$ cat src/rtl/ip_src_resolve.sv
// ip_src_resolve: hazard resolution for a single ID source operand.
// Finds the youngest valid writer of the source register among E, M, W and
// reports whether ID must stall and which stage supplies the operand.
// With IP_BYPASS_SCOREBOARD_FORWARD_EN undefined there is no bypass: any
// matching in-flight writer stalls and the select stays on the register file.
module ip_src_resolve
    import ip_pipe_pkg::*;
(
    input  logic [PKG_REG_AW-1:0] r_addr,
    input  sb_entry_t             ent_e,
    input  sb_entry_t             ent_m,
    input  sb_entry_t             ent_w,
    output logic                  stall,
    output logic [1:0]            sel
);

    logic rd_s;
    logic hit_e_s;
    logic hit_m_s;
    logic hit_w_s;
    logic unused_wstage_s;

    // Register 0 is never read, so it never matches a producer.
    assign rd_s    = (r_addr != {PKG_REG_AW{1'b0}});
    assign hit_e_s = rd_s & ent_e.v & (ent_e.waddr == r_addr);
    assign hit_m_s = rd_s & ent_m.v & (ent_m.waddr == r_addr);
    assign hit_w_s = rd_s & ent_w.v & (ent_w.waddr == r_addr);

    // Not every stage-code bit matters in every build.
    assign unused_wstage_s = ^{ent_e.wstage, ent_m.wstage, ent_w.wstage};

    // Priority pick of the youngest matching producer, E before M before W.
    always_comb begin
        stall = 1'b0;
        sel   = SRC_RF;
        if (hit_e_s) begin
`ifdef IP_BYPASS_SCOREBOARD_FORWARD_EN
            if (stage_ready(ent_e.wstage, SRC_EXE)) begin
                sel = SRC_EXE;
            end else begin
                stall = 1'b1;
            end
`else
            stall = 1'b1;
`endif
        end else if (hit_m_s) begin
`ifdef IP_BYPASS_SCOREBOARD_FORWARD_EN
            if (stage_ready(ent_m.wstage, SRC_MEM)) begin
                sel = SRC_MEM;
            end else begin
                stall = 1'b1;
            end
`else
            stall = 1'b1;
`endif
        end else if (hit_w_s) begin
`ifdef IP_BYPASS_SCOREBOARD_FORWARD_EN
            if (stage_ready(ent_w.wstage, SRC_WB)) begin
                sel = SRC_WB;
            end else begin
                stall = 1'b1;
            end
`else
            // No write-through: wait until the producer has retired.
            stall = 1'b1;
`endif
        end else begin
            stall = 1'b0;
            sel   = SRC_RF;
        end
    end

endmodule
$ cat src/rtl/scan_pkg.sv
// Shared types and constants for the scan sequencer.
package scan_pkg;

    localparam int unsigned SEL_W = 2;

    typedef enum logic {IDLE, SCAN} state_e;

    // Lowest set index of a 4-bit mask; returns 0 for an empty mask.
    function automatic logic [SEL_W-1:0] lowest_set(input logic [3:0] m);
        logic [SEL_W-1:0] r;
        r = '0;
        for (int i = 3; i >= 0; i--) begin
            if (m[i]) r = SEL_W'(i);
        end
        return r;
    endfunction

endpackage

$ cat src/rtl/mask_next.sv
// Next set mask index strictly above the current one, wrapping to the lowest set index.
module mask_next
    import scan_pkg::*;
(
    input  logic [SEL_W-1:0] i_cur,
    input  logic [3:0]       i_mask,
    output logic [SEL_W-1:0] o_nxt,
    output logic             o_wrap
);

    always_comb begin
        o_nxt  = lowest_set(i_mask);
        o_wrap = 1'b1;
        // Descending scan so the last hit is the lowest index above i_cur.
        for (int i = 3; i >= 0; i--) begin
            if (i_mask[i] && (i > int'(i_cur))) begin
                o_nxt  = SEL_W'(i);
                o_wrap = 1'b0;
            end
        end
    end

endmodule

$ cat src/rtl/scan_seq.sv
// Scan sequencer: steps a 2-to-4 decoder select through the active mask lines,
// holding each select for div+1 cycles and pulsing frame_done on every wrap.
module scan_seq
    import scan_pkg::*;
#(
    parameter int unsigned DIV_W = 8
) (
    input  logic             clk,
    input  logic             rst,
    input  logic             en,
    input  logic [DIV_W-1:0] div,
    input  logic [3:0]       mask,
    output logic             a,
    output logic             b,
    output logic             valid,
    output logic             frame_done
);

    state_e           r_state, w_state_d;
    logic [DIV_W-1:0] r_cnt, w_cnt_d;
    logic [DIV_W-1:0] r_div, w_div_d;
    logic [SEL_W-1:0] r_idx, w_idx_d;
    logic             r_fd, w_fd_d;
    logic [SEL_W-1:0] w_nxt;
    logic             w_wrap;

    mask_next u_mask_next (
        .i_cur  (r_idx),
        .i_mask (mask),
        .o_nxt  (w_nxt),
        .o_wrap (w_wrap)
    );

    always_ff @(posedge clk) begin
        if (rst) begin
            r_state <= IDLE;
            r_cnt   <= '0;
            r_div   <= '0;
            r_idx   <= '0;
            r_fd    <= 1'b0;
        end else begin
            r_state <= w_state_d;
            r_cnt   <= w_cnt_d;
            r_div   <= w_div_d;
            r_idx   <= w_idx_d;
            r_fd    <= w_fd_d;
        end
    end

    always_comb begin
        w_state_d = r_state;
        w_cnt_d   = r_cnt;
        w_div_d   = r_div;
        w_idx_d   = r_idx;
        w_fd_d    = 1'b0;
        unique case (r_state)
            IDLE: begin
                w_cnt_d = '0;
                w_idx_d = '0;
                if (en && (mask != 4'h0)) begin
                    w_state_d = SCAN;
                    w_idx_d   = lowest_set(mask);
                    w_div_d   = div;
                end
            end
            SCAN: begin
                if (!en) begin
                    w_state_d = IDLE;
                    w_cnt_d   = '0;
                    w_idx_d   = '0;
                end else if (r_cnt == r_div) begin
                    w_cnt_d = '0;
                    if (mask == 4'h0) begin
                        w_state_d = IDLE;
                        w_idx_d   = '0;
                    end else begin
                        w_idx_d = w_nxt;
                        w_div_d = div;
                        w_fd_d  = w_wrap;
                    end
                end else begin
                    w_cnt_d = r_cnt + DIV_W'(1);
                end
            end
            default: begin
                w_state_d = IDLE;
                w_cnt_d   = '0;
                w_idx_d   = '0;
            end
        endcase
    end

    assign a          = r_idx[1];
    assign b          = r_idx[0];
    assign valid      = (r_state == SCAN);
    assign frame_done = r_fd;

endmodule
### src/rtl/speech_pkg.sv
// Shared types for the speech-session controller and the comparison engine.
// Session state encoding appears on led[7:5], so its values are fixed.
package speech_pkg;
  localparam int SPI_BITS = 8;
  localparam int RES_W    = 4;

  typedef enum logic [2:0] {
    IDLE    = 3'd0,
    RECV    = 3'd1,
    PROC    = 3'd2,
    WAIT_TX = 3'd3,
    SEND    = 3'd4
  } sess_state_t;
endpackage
* * * * *
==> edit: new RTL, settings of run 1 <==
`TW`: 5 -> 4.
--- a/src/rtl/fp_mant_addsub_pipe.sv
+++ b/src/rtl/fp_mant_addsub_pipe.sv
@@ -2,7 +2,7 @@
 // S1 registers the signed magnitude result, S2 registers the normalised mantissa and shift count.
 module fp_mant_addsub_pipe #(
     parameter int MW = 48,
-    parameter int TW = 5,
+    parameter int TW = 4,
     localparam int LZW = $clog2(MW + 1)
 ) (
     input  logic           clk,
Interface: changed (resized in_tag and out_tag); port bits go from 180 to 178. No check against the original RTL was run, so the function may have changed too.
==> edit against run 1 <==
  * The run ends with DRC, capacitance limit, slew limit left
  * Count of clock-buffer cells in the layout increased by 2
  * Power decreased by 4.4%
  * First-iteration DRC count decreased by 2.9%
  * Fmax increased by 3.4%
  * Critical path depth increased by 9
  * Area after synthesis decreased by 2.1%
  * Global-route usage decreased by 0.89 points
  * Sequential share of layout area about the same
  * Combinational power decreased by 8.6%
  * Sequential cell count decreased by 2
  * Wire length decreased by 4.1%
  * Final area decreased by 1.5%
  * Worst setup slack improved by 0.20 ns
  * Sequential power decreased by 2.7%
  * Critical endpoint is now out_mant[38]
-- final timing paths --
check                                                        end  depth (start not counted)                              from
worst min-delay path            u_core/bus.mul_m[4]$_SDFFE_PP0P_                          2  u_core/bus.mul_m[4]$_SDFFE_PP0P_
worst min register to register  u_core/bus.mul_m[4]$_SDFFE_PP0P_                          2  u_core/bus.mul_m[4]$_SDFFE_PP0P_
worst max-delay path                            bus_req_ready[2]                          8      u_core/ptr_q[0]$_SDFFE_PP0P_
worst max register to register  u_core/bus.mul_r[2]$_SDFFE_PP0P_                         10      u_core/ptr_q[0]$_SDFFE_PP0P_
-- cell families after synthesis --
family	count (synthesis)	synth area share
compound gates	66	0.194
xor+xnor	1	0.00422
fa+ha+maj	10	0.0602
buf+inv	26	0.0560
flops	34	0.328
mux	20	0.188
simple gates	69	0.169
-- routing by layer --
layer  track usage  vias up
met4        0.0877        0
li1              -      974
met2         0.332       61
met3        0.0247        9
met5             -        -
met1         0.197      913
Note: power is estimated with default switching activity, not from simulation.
* * * * *
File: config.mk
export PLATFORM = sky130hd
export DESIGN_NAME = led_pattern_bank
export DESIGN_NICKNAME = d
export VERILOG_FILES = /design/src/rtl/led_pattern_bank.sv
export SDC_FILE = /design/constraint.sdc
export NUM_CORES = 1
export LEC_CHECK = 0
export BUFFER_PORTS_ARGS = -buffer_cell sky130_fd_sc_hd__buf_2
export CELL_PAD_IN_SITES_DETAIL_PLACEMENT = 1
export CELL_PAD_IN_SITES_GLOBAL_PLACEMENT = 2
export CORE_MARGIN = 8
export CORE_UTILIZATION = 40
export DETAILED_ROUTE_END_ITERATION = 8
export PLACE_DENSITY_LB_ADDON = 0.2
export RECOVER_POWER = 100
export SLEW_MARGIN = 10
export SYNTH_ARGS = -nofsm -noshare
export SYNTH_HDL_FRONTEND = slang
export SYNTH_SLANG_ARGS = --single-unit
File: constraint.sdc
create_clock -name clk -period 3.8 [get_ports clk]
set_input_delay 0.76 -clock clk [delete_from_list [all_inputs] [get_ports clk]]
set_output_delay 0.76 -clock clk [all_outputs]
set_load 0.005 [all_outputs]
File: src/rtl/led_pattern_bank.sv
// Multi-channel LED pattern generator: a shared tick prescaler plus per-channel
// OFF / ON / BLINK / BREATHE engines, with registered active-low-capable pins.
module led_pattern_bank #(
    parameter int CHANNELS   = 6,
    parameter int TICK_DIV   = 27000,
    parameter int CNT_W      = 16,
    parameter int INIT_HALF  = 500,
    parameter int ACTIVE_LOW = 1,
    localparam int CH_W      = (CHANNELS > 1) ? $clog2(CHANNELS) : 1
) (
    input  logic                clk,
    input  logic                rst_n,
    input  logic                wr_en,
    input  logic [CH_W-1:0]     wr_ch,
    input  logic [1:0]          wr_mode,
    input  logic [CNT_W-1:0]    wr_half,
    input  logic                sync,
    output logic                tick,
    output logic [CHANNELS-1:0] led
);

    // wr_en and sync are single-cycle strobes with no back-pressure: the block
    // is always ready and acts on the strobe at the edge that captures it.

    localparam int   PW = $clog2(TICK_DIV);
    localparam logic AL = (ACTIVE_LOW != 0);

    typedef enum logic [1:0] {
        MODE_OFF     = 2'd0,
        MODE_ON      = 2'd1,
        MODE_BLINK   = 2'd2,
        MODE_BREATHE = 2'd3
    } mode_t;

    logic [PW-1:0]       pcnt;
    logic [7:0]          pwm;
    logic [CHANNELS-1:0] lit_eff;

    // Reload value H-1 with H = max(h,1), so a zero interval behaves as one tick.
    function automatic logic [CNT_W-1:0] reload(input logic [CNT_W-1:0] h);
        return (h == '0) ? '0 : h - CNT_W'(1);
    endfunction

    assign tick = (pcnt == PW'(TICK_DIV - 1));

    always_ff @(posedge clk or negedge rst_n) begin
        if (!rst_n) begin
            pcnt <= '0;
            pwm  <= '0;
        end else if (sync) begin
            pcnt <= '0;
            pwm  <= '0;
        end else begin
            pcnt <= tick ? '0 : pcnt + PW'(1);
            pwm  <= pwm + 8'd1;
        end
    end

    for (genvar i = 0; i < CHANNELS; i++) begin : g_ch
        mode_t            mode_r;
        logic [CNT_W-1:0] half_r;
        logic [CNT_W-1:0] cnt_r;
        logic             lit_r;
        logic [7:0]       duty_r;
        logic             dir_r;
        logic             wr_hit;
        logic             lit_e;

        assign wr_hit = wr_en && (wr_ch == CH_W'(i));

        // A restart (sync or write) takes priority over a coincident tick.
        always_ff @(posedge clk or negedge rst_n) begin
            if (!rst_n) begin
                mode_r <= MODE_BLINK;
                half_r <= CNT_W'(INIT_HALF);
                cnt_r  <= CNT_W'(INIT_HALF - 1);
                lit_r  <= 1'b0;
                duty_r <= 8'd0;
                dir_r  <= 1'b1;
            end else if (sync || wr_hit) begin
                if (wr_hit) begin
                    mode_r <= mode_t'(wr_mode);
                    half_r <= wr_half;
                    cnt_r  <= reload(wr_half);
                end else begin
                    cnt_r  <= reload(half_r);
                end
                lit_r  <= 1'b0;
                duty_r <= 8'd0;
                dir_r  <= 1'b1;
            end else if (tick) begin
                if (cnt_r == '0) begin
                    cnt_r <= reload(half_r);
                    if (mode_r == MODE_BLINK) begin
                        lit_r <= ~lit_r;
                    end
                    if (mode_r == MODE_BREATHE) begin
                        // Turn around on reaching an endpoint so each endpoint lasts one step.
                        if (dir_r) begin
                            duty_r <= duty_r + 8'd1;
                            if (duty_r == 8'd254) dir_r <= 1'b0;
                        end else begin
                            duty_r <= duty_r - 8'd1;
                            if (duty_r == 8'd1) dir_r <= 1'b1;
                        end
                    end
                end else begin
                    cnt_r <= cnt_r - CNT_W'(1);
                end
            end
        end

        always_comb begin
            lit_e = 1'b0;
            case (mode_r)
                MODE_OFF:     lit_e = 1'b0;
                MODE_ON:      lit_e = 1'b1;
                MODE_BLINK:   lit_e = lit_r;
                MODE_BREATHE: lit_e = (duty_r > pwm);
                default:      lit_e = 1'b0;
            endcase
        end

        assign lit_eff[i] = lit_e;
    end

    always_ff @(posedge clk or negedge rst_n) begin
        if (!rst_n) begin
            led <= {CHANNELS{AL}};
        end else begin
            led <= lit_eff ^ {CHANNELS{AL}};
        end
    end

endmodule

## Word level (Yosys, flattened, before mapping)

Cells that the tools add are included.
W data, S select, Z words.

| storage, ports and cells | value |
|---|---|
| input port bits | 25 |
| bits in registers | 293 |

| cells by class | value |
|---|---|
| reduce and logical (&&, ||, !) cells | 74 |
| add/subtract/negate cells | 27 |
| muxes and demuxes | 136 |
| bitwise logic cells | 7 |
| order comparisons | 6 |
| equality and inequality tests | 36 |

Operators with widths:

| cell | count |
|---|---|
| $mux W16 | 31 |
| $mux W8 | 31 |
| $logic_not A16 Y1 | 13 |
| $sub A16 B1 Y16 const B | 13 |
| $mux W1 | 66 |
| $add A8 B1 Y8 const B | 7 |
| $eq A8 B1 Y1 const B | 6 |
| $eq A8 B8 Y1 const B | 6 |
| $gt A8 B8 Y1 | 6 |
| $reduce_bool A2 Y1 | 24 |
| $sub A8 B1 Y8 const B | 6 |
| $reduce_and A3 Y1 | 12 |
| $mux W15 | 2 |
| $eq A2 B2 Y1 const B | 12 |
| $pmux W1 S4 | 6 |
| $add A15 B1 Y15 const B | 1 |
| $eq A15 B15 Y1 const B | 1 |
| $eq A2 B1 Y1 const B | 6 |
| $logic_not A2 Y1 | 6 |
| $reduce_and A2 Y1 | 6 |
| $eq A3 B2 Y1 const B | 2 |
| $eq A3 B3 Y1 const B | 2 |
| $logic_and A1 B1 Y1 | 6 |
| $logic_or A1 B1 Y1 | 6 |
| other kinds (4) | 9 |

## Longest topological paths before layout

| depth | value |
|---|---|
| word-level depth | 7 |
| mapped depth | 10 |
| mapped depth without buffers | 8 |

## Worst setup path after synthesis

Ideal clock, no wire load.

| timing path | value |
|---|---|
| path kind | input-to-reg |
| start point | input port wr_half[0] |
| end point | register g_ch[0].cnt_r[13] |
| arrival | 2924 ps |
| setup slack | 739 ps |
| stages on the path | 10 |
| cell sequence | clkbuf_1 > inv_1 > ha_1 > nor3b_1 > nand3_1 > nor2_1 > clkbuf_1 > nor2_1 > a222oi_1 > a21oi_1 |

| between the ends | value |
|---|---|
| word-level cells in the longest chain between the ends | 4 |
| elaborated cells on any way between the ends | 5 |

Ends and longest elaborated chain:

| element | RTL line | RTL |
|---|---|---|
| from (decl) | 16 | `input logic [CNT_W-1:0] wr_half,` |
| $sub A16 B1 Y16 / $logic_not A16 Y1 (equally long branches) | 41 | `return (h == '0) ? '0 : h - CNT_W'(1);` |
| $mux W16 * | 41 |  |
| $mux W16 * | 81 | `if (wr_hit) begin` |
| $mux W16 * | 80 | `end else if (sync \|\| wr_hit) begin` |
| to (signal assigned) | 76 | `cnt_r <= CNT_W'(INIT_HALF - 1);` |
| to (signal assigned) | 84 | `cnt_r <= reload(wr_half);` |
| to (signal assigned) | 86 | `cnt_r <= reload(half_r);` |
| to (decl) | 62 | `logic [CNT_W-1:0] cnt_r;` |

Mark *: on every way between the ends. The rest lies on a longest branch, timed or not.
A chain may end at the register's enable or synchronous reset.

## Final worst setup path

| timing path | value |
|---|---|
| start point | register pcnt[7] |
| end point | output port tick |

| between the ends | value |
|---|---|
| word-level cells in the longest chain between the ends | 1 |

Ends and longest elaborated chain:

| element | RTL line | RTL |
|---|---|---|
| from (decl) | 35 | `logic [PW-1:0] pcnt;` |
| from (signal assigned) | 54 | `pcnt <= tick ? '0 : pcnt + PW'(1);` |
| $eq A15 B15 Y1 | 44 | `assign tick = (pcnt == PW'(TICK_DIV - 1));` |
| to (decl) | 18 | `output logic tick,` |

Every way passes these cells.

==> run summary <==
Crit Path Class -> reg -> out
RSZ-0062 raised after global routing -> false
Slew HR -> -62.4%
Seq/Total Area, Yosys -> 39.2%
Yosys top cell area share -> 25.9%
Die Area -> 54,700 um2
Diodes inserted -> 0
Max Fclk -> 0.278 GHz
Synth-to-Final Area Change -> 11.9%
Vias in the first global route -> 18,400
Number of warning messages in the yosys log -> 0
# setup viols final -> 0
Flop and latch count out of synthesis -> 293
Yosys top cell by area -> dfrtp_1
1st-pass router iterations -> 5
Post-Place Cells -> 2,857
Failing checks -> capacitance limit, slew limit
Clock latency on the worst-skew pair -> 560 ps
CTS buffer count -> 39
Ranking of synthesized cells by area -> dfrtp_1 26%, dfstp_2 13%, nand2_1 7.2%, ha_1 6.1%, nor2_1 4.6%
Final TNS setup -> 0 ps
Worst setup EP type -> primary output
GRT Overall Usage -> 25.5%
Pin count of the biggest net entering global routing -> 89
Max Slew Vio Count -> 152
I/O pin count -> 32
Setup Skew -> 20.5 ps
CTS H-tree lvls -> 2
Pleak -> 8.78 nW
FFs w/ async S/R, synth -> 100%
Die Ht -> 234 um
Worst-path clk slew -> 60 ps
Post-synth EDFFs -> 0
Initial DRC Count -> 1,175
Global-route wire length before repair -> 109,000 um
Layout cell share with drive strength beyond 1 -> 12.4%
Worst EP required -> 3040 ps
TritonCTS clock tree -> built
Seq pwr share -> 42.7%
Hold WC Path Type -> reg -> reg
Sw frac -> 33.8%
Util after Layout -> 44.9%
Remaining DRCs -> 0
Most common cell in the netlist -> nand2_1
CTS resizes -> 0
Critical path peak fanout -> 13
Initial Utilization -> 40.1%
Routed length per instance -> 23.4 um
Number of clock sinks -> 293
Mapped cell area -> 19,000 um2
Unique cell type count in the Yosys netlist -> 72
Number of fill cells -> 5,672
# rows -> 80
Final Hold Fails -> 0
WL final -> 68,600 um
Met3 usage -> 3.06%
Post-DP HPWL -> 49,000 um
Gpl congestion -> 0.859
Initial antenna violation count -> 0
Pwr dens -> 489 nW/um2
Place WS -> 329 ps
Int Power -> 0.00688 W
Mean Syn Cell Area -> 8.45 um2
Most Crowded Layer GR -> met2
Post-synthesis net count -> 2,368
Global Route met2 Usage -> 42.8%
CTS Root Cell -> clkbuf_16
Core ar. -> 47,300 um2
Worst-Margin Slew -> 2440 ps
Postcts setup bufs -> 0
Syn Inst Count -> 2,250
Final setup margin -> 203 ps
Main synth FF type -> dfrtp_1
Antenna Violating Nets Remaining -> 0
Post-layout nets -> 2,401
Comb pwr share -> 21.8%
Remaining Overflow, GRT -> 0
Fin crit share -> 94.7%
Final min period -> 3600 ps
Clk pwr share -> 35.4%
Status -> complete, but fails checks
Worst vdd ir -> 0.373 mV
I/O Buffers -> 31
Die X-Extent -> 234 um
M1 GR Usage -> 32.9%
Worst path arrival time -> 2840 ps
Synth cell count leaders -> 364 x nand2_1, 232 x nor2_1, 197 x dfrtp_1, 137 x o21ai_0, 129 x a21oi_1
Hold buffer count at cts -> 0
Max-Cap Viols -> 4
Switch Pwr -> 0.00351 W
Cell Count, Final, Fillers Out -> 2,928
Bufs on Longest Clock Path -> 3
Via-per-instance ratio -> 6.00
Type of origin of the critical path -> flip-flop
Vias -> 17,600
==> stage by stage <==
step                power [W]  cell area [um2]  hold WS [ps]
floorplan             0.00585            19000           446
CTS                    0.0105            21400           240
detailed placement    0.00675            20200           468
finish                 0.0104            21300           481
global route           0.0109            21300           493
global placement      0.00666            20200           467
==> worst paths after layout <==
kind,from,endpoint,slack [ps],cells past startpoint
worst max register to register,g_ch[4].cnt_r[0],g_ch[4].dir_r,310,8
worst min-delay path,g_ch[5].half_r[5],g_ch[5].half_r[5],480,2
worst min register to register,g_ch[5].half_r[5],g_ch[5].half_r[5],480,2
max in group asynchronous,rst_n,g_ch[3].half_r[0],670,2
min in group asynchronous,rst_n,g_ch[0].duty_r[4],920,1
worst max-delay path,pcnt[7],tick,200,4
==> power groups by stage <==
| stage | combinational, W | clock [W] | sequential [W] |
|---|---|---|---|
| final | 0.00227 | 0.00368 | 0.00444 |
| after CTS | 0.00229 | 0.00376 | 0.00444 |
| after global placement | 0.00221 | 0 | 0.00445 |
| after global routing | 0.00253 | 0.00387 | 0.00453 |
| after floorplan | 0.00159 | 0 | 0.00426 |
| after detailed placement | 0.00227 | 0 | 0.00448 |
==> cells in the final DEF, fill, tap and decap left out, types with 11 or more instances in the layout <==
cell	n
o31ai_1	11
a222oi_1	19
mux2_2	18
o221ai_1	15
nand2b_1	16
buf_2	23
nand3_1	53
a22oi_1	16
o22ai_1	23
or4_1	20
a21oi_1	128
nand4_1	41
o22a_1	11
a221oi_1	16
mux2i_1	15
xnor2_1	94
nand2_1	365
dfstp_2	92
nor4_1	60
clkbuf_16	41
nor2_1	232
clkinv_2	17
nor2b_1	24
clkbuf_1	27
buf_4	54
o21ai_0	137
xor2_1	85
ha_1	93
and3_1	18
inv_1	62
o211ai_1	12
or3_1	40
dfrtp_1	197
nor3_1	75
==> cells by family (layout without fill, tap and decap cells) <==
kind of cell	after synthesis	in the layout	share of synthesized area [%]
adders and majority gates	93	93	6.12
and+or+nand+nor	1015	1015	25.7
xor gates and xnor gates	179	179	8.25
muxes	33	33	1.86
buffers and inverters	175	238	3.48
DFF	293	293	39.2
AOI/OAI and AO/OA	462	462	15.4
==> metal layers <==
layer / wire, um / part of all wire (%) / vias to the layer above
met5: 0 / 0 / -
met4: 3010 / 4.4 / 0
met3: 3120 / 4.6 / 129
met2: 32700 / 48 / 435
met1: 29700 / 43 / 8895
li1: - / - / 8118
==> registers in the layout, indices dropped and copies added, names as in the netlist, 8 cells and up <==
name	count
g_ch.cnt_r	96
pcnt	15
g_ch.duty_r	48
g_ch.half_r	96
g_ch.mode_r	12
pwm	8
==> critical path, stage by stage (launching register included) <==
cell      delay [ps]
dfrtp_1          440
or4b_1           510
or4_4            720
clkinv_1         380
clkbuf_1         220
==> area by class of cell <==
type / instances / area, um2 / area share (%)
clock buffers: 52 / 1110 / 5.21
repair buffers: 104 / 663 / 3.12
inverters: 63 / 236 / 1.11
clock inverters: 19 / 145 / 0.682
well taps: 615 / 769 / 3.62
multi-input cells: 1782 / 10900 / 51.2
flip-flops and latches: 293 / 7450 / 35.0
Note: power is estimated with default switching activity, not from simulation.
* * * * *
▶ _Problem description_
The entries above hold the needed span. Transcribe exactly the lines from the one with "new RTL, settings" to the one with "parameter int MW", both included.

▶ _Reply_
==> edit: new RTL, settings of run 1 <==
`TW`: 5 -> 4.
--- a/src/rtl/fp_mant_addsub_pipe.sv
+++ b/src/rtl/fp_mant_addsub_pipe.sv
@@ -2,7 +2,7 @@
 // S1 registers the signed magnitude result, S2 registers the normalised mantissa and shift count.
 module fp_mant_addsub_pipe #(
     parameter int MW = 48,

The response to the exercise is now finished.